Blair's hypothesis led British and American investigators to search for a "fifth man," an alleged "mastermind" behind the 7 July bombings who was suspected of being the link to Al-Qaeda.
By late July however, the Al-Qaeda theory became problematic, as the British press began reporting on disagreements between British and Americans investigators.
The “Sunday Times” on 31 July noted that “three weeks after the first London bombings, British and American security sources are giving markedly different versions of how much was known about the bombers before the attacks and who masterminded them.”
The British were saying that the attackers had been “invisible men” acting alone, while American investigators were reportedly adamant that there was an Al-Qaeda link. This disagreement indicated that no one really knew where the 7 July bombers learned how to make their devices or plan their actions -- on an Al-Qaeda website, during their trip to Pakistan, from by a professional bomb maker.
In August a suspect, Haroon Rashid Aswat, initially reported to have been picked up by police in Pakistan, was arrested in Zambia. Aswat was suspected of being the "fifth man," however the investigation showed that he was not to be linked to the dead bombers and the London police admitted there was no “mastermind” and no link to Al-Qaeda.

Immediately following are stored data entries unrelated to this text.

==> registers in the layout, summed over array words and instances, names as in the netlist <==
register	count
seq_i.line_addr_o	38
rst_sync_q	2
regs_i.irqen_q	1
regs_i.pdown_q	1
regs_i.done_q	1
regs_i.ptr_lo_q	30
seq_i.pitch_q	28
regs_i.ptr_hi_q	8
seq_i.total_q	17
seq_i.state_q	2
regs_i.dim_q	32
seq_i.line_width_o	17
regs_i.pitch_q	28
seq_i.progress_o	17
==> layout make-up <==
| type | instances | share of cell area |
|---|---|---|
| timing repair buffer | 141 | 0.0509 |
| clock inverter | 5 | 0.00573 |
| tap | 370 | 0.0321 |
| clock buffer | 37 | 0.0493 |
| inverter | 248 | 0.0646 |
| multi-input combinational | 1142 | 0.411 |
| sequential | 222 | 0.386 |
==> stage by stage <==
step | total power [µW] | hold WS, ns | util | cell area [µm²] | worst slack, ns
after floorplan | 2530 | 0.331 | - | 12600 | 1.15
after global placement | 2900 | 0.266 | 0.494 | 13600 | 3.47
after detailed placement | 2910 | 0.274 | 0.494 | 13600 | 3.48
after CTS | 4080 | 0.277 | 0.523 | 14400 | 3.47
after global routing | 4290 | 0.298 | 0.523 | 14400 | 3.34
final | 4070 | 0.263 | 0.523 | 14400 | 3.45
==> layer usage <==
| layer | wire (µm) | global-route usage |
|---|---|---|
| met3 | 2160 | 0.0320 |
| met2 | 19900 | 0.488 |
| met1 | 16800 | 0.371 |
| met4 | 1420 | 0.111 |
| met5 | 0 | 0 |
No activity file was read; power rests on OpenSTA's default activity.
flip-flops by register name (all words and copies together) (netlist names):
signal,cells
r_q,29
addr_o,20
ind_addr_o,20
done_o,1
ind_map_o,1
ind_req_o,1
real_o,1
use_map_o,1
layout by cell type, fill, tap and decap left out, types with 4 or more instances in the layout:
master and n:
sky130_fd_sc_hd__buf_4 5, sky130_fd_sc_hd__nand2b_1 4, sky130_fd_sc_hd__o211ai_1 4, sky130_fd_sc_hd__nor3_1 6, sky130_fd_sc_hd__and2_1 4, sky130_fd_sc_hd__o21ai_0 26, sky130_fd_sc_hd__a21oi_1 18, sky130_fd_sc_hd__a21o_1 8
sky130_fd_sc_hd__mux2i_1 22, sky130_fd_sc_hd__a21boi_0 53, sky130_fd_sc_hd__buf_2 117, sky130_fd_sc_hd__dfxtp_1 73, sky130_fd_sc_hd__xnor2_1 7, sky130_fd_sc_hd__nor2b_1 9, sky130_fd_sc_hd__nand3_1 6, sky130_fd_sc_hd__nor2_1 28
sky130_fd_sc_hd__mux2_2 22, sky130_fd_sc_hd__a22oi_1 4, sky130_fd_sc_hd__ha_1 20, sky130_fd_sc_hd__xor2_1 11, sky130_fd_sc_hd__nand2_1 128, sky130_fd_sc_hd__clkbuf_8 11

The “Independent” on 14 August reported that a “counterterrorism source” told the paper: "The key point is that the events [the bombings on 7 July and the 21 July incidents] are not connected. It appears they were self-contained, rather than being organized by some kind of mastermind. It is concerning that none were on the intelligence radar. There are quite probably others we do not know about out there."
The image of Al-Qaeda, often portrayed in the media and by counterterrorism officials as the omnipotent puppet master behind every significant act of terror, was shown to be inaccurate by the London investigation. While new facts might yet be uncovered, the apparent emergence of a cell of native-born suicide bombers, using inexpensive homemade explosives, was a development with considerable security implications for the British police.

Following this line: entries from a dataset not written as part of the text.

`config.mk`:
```
export PLATFORM = sky130hd
export DESIGN_NAME = dma_regfile
export DESIGN_NICKNAME = d
export VERILOG_FILES = /design/src/rtl/dma_regs_pkg.sv /design/src/rtl/dma_chan.sv /design/src/rtl/dma_ctl.sv /design/src/rtl/dma_regfile.sv
export SDC_FILE = /design/constraint.sdc
export NUM_CORES = 1
export LEC_CHECK = 0
export BUFFER_PORTS_ARGS = -buffer_cell sky130_fd_sc_hd__buf_2
export CAP_MARGIN = 5
export CELL_PAD_IN_SITES_DETAIL_PLACEMENT = 1
export CELL_PAD_IN_SITES_GLOBAL_PLACEMENT = 1
export CORE_MARGIN = 1.5
export CORE_UTILIZATION = 51
export CTS_CLUSTER_SIZE = 20
export DETAILED_ROUTE_END_ITERATION = 8
export HOLD_SLACK_MARGIN = 0.12
export MAX_ROUTING_LAYER = met4
export PLACE_DENSITY = 0.86
export SYNTH_ARGS = -nofsm -noshare
export SYNTH_HDL_FRONTEND = slang
export SYNTH_HIERARCHICAL = 1
export SYNTH_SLANG_ARGS = --single-unit
```
`constraint.sdc`:
```
create_clock -name clk -period 6.18 [get_ports clk]
set_input_delay 0.618 -clock clk [delete_from_list [all_inputs] [get_ports clk]]
set_output_delay 0.618 -clock clk [all_outputs]
set_load 0.01 [all_outputs]
```
`src/rtl/dma_regs_pkg.sv`:
```
package dma_regs_pkg;

    localparam int NCH    = 4;
    localparam int CH_W   = $clog2(NCH);
    localparam int BYTE_W = 8;
    localparam int WORD_W = 2 * BYTE_W;
    localparam int OFF_W  = 4;

    // Control port offsets (upper half of the port space)
    localparam logic [OFF_W-1:0] OFF_CMDSTAT = 4'd8;
    localparam logic [OFF_W-1:0] OFF_SMASK   = 4'd10;
    localparam logic [OFF_W-1:0] OFF_MODE    = 4'd11;
    localparam logic [OFF_W-1:0] OFF_PTRCLR  = 4'd12;
    localparam logic [OFF_W-1:0] OFF_MCLR    = 4'd13;
    localparam logic [OFF_W-1:0] OFF_UNMASK  = 4'd14;
    localparam logic [OFF_W-1:0] OFF_MASKLD  = 4'd15;

    // Working view of one channel
    typedef struct packed {
        logic [WORD_W-1:0] addr;
        logic [WORD_W-1:0] cnt;
    } chan_view_t;

    // Decoded port access
    typedef struct packed {
        logic chan_port;
        logic [CH_W-1:0] chan;
        logic is_cnt;
    } port_sel_t;

    function automatic logic mode_reload(logic [BYTE_W-1:0] d);
        return d[4];
    endfunction

    function automatic logic mode_cascade(logic [BYTE_W-1:0] d);
        return d[7:6] == 2'b11;
    endfunction

    function automatic logic [BYTE_W-1:0] pick_byte(logic [WORD_W-1:0] w, logic hi);
        return hi ? w[WORD_W-1:BYTE_W] : w[BYTE_W-1:0];
    endfunction

endpackage

```
`src/rtl/dma_chan.sv`:
```
module dma_chan
    import dma_regs_pkg::*;
(
    input  logic              clk,
    input  logic              rst,
    input  logic              wr_addr,
    input  logic              wr_cnt,
    input  logic              hi_sel,
    input  logic [BYTE_W-1:0] wdata,
    input  logic              mode_we,
    input  logic              step,
    output chan_view_t        view,
    output logic              reload_en,
    output logic              cascade,
    output logic              tc_hit
);

    chan_view_t base_q, cur_q;
    logic       at_zero;

    assign at_zero = (cur_q.cnt == '0);
    assign tc_hit  = step && at_zero && !wr_cnt;
    assign view    = cur_q;

    always_ff @(posedge clk) begin
        if (rst) begin
            base_q    <= '0;
            cur_q     <= '0;
            reload_en <= 1'b0;
            cascade   <= 1'b0;
        end else begin
            if (mode_we) begin
                reload_en <= mode_reload(wdata);
                cascade   <= mode_cascade(wdata);
            end
            // Transfer step; host writes below take precedence
            if (step) begin
                if (!at_zero) begin
                    cur_q.cnt <= cur_q.cnt - 1'b1;
                end else if (reload_en) begin
                    cur_q <= base_q;
                end else begin
                    cur_q.cnt <= '1;
                end
            end
            if (wr_addr) begin
                if (hi_sel) begin
                    base_q.addr[WORD_W-1:BYTE_W] <= wdata;
                    cur_q.addr[WORD_W-1:BYTE_W]  <= wdata;
                end else begin
                    base_q.addr[BYTE_W-1:0] <= wdata;
                    cur_q.addr[BYTE_W-1:0]  <= wdata;
                end
            end
            if (wr_cnt) begin
                if (hi_sel) begin
                    base_q.cnt[WORD_W-1:BYTE_W] <= wdata;
                    cur_q.cnt[WORD_W-1:BYTE_W]  <= wdata;
                end else begin
                    base_q.cnt[BYTE_W-1:0] <= wdata;
                    cur_q.cnt[BYTE_W-1:0]  <= wdata;
                end
            end
        end
    end

endmodule

```
`src/rtl/dma_ctl.sv`:
```
module dma_ctl
    import dma_regs_pkg::*;
(
    input  logic              clk,
    input  logic              rst,
    input  logic              ptr_toggle,
    input  logic              ptr_clr,
    input  logic              mclr,
    input  logic              cmd_we,
    input  logic              smask_we,
    input  logic              unmask_all,
    input  logic              mask_ld,
    input  logic              stat_rd,
    input  logic [BYTE_W-1:0] wdata,
    input  logic [NCH-1:0]    tc_hit,
    output logic              byte_hi,
    output logic [NCH-1:0]    mask,
    output logic [NCH-1:0]    tc_flags,
    output logic [BYTE_W-1:0] cmd
);

    always_ff @(posedge clk) begin
        if (rst || mclr) begin
            byte_hi  <= 1'b0;
            mask     <= '1;
            tc_flags <= '0;
            cmd      <= '0;
        end else begin
            if (ptr_clr)         byte_hi <= 1'b0;
            else if (ptr_toggle) byte_hi <= !byte_hi;

            if (cmd_we) cmd <= wdata;

            if (unmask_all)   mask <= '0;
            else if (mask_ld) mask <= wdata[NCH-1:0];
            else if (smask_we) mask[wdata[CH_W-1:0]] <= wdata[2];

            // New flags win over the clear-on-read
            tc_flags <= (stat_rd ? '0 : tc_flags) | tc_hit;
        end
    end

endmodule

```
`src/rtl/dma_regfile.sv`:
```
module dma_regfile
    import dma_regs_pkg::*;
(
    input  logic              clk,
    input  logic              rst,
    input  logic [OFF_W-1:0]  io_addr,
    input  logic              io_wr,
    input  logic              io_rd,
    input  logic [BYTE_W-1:0] io_wdata,
    output logic [BYTE_W-1:0] io_rdata,
    input  logic              xfer_strobe,
    input  logic [CH_W-1:0]   xfer_chan,
    output logic [NCH-1:0]    mask_o,
    output logic [NCH-1:0]    cascade_o,
    output logic [BYTE_W-1:0] cmd_o
);

    port_sel_t      sel;
    logic           byte_hi;
    logic [NCH-1:0] tc_hit, tc_flags, mask;
    chan_view_t     views [NCH];

    assign sel.chan_port = !io_addr[OFF_W-1];
    assign sel.chan      = io_addr[CH_W:1];
    assign sel.is_cnt    = io_addr[0];

    dma_ctl u_ctl (
        .clk        (clk),
        .rst        (rst),
        .ptr_toggle (sel.chan_port && (io_wr || io_rd)),
        .ptr_clr    (io_wr && io_addr == OFF_PTRCLR),
        .mclr       (io_wr && io_addr == OFF_MCLR),
        .cmd_we     (io_wr && io_addr == OFF_CMDSTAT),
        .smask_we   (io_wr && io_addr == OFF_SMASK),
        .unmask_all (io_wr && io_addr == OFF_UNMASK),
        .mask_ld    (io_wr && io_addr == OFF_MASKLD),
        .stat_rd    (io_rd && io_addr == OFF_CMDSTAT),
        .wdata      (io_wdata),
        .tc_hit     (tc_hit),
        .byte_hi    (byte_hi),
        .mask       (mask),
        .tc_flags   (tc_flags),
        .cmd        (cmd_o)
    );

    for (genvar i = 0; i < NCH; i++) begin : g_ch
        logic hit_me;
        logic unused_reload;
        assign hit_me = io_wr && sel.chan_port && (sel.chan == CH_W'(i));

        dma_chan u_chan (
            .clk       (clk),
            .rst       (rst),
            .wr_addr   (hit_me && !sel.is_cnt),
            .wr_cnt    (hit_me && sel.is_cnt),
            .hi_sel    (byte_hi),
            .wdata     (io_wdata),
            .mode_we   (io_wr && io_addr == OFF_MODE && io_wdata[CH_W-1:0] == CH_W'(i)),
            .step      (xfer_strobe && xfer_chan == CH_W'(i) && !mask[i]),
            .view      (views[i]),
            .reload_en (unused_reload),
            .cascade   (cascade_o[i]),
            .tc_hit    (tc_hit[i])
        );
    end

    assign mask_o = mask;

    always_comb begin
        io_rdata = '0;
        if (sel.chan_port) begin
            io_rdata = pick_byte(sel.is_cnt ? views[sel.chan].cnt : views[sel.chan].addr, byte_hi);
        end else if (io_addr == OFF_CMDSTAT) begin
            io_rdata = {{(BYTE_W-NCH){1'b0}}, tc_flags};
        end
    end

endmodule

```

Money Laundering Not Necessary
The London police never reported any suspicious money transfers into bank accounts controlled by any of the four suicide bombers or any of the suspects arrested in connection with the 21 July incidents. Presumably this would have been one of the first things investigators would have checked.

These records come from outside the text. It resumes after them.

<file path="src/rtl/asb_pkg.sv">
// Shared constants for the audio sample buffer.
// Assumes an 8-bit status byte; only the bit positions are fixed here.
package asb_pkg;
    localparam int STATUS_W    = 8;
    localparam int ST_EMPTY    = 0;
    localparam int ST_HALF     = 2;
    localparam int ST_FULL     = 3;

    // Assemble the status byte from the queue flags.
    function automatic logic [STATUS_W-1:0] pack_status(input logic empty,
                                                        input logic half,
                                                        input logic full);
        logic [STATUS_W-1:0] s;
        s           = '0;
        s[ST_EMPTY] = empty;
        s[ST_HALF]  = half;
        s[ST_FULL]  = full;
        return s;
    endfunction
endpackage

</file>
<file path="src/rtl/asb_strobe_sync.sv">
// Multi-stage synchroniser for one level signal from the bus side.
// Assumes the input is held for longer than STAGES clock cycles.
module asb_strobe_sync #(
    parameter int STAGES = 2
) (
    input  logic clk,
    input  logic clear,
    input  logic async_in,
    output logic level
);
    logic [STAGES-1:0] chain;

    generate
        if (STAGES == 1) begin : g_single
            // Single flop capture.
            always_ff @(posedge clk) begin
                if (clear) chain <= '0;
                else       chain <= async_in;
            end
        end else begin : g_multi
            // Shift chain capture.
            always_ff @(posedge clk) begin
                if (clear) chain <= '0;
                else       chain <= {chain[STAGES-2:0], async_in};
            end
        end
    endgenerate

    assign level = chain[STAGES-1];
endmodule

</file>
<file path="src/rtl/asb_fifo.sv">
// Single-clock circular queue with level counter and fill flags.
// Assumes DEPTH is a power of two, at least 2. Overflowing pushes and
// underflowing pops are ignored.
module asb_fifo #(
    parameter int DATA_W = 8,
    parameter int DEPTH  = 256
) (
    input  logic              clk,
    input  logic              clear,
    input  logic              push,
    input  logic [DATA_W-1:0] wdata,
    input  logic              pop,
    output logic [DATA_W-1:0] rdata,
    output logic              empty,
    output logic              half,
    output logic              full
);
    localparam int            AW     = $clog2(DEPTH);
    localparam logic [AW:0]   FULL_C = (AW+1)'(DEPTH);
    localparam logic [AW:0]   HALF_C = (AW+1)'(DEPTH / 2);

    logic [DATA_W-1:0] mem [DEPTH];
    logic [AW-1:0]     wr_ptr;
    logic [AW-1:0]     rd_ptr;
    logic [AW:0]       fill;
    logic              do_push;
    logic              do_pop;

    assign do_push = push && !full;
    assign do_pop  = pop && !empty;

    // Storage write; contents need no reset.
    always_ff @(posedge clk) begin
        if (!clear && do_push) mem[wr_ptr] <= wdata;
    end

    // Pointer and fill-level bookkeeping.
    always_ff @(posedge clk) begin
        if (clear) begin
            wr_ptr <= '0;
            rd_ptr <= '0;
            fill   <= '0;
        end else begin
            if (do_push) wr_ptr <= wr_ptr + 1'b1;
            if (do_pop)  rd_ptr <= rd_ptr + 1'b1;
            case ({do_push, do_pop})
                2'b10:   fill <= fill + 1'b1;
                2'b01:   fill <= fill - 1'b1;
                default: fill <= fill;
            endcase
        end
    end

    assign rdata = mem[rd_ptr];
    assign empty = (fill == '0);
    assign full  = (fill == FULL_C);
    assign half  = (fill >= HALF_C);
endmodule

</file>
<file path="src/rtl/asb_dac_seq.sv">
// Converts sample ticks into queue pops and a delayed DAC load strobe.
// Assumes sample_tick is synchronous to clk. Data is presented one cycle
// before the strobe; a tick during that settle cycle is ignored.
module asb_dac_seq #(
    parameter int DATA_W = 8
) (
    input  logic              clk,
    input  logic              clear,
    input  logic              tick,
    input  logic              fifo_empty,
    input  logic [DATA_W-1:0] fifo_rdata,
    output logic              pop,
    output logic [DATA_W-1:0] dac_data,
    output logic              dac_load
);
    logic pend;

    assign pop = tick && !fifo_empty && !pend;

    // Capture popped word, then strobe one cycle later.
    always_ff @(posedge clk) begin
        if (clear) begin
            dac_data <= '0;
            pend     <= 1'b0;
            dac_load <= 1'b0;
        end else begin
            pend     <= pop;
            dac_load <= pend;
            if (pop) dac_data <= fifo_rdata;
        end
    end
endmodule

</file>
<file path="src/rtl/audio_sample_buffer.sv">
// Top level: bus decode, strobe synchronisation, queue, status register
// and DAC sequencing. Assumes bus_din is steady while the write strobe is
// active and that host strobes last longer than SYNC_STAGES+1 cycles.
module audio_sample_buffer #(
    parameter int DATA_W      = 8,
    parameter int DEPTH       = 256,
    parameter int SYNC_STAGES = 2
) (
    input  logic              clk,
    input  logic              rst_n,
    input  logic              bus_mreset,
    input  logic              bus_sel_n,
    input  logic              bus_wr_n,
    input  logic              bus_rd_n,
    input  logic [7:0]        bus_din,
    output logic [7:0]        bus_dout,
    output logic              bus_doe,
    input  logic              sample_tick,
    output logic [DATA_W-1:0] dac_data,
    output logic              dac_load
);
    import asb_pkg::*;

    logic                clear;
    logic                wr_raw;
    logic                rd_raw;
    logic                wr_lvl;
    logic                rd_lvl;
    logic                wr_lvl_q;
    logic                push;
    logic                pop;
    logic [DATA_W-1:0]   q_rdata;
    logic                q_empty;
    logic                q_half;
    logic                q_full;
    logic [STATUS_W-1:0] status_q;

    assign clear  = !rst_n || bus_mreset;
    assign wr_raw = !bus_sel_n && !bus_wr_n;
    assign rd_raw = !bus_sel_n && !bus_rd_n;

    asb_strobe_sync #(.STAGES(SYNC_STAGES)) u_wr_sync (
        .clk      (clk),
        .clear    (clear),
        .async_in (wr_raw),
        .level    (wr_lvl)
    );

    asb_strobe_sync #(.STAGES(SYNC_STAGES)) u_rd_sync (
        .clk      (clk),
        .clear    (clear),
        .async_in (rd_raw),
        .level    (rd_lvl)
    );

    // Delay for write edge detection.
    always_ff @(posedge clk) begin
        if (clear) wr_lvl_q <= 1'b0;
        else       wr_lvl_q <= wr_lvl;
    end

    assign push = wr_lvl && !wr_lvl_q;

    asb_fifo #(.DATA_W(DATA_W), .DEPTH(DEPTH)) u_fifo (
        .clk   (clk),
        .clear (clear),
        .push  (push),
        .wdata (bus_din[DATA_W-1:0]),
        .pop   (pop),
        .rdata (q_rdata),
        .empty (q_empty),
        .half  (q_half),
        .full  (q_full)
    );

    asb_dac_seq #(.DATA_W(DATA_W)) u_seq (
        .clk        (clk),
        .clear      (clear),
        .tick       (sample_tick),
        .fifo_empty (q_empty),
        .fifo_rdata (q_rdata),
        .pop        (pop),
        .dac_data   (dac_data),
        .dac_load   (dac_load)
    );

    // Status snapshot refreshed every cycle.
    always_ff @(posedge clk) begin
        if (clear) status_q <= pack_status(1'b1, 1'b0, 1'b0);
        else       status_q <= pack_status(q_empty, q_half, q_full);
    end

    assign bus_dout = status_q;
    assign bus_doe  = rd_lvl;
endmodule

</file>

This shows once again that terrorists do not need elaborate money-laundering schemes to build their bombs and prepare their attacks. The Madrid train bombers were never shown to have received such funds, nor were the bombers of the British consulate in Istanbul or those who carried out other attacks.
The expensive and confusing international anti-money-laundering precautions which began after 11 September 2001 have not been sufficient to prevent any of the hundreds of terrorist attacks that have occurred since they were imposed.
Moreover, closed-circuit television cameras are very useful, if not indispensable, investigative tools for determining the identity of suicide bombers -- after the fact. But they cannot be considered preventive measures against suicide attacks.
After the London attacks, a number of commentators and politicians began speculating about who “inspired” the four young men, three of whom were born in Britain and one in Jamaica, to blow themselves up and take the lives of 56 people.
Some claim that the men had been “inspired” by Al-Qaeda leader Osama bin Laden. Others placed the blame on radical clerics preaching hatred and violence in British mosques and demand that such preachers be expelled from Britain.
Rights activists, however, are concerned by such thinking, arguing that it is a slippery slope toward suppressing ideas, banning publications, and measures of that sort. They content it is impossible, anyway, to determine what and who inspired the bombers. None of them were reported to have left any letters or videotapes explaining their actions.
The “Independent” on 15 August quoted senior police sources in West Yorkshire who “suggested that gyms and boxing clubs in Leeds -- rather than mosques -- were the key to the development of the young men into bombers.”
It has been equally difficult to determine the motives of the bombers. Some British media reports speculated that the motive of the bombers was to British involvement in the war in Iraq, but no conclusive evidence of this has emerged. The British government denied such assertions vehemently, arguing that the bombers were motivated by Islamic extremism.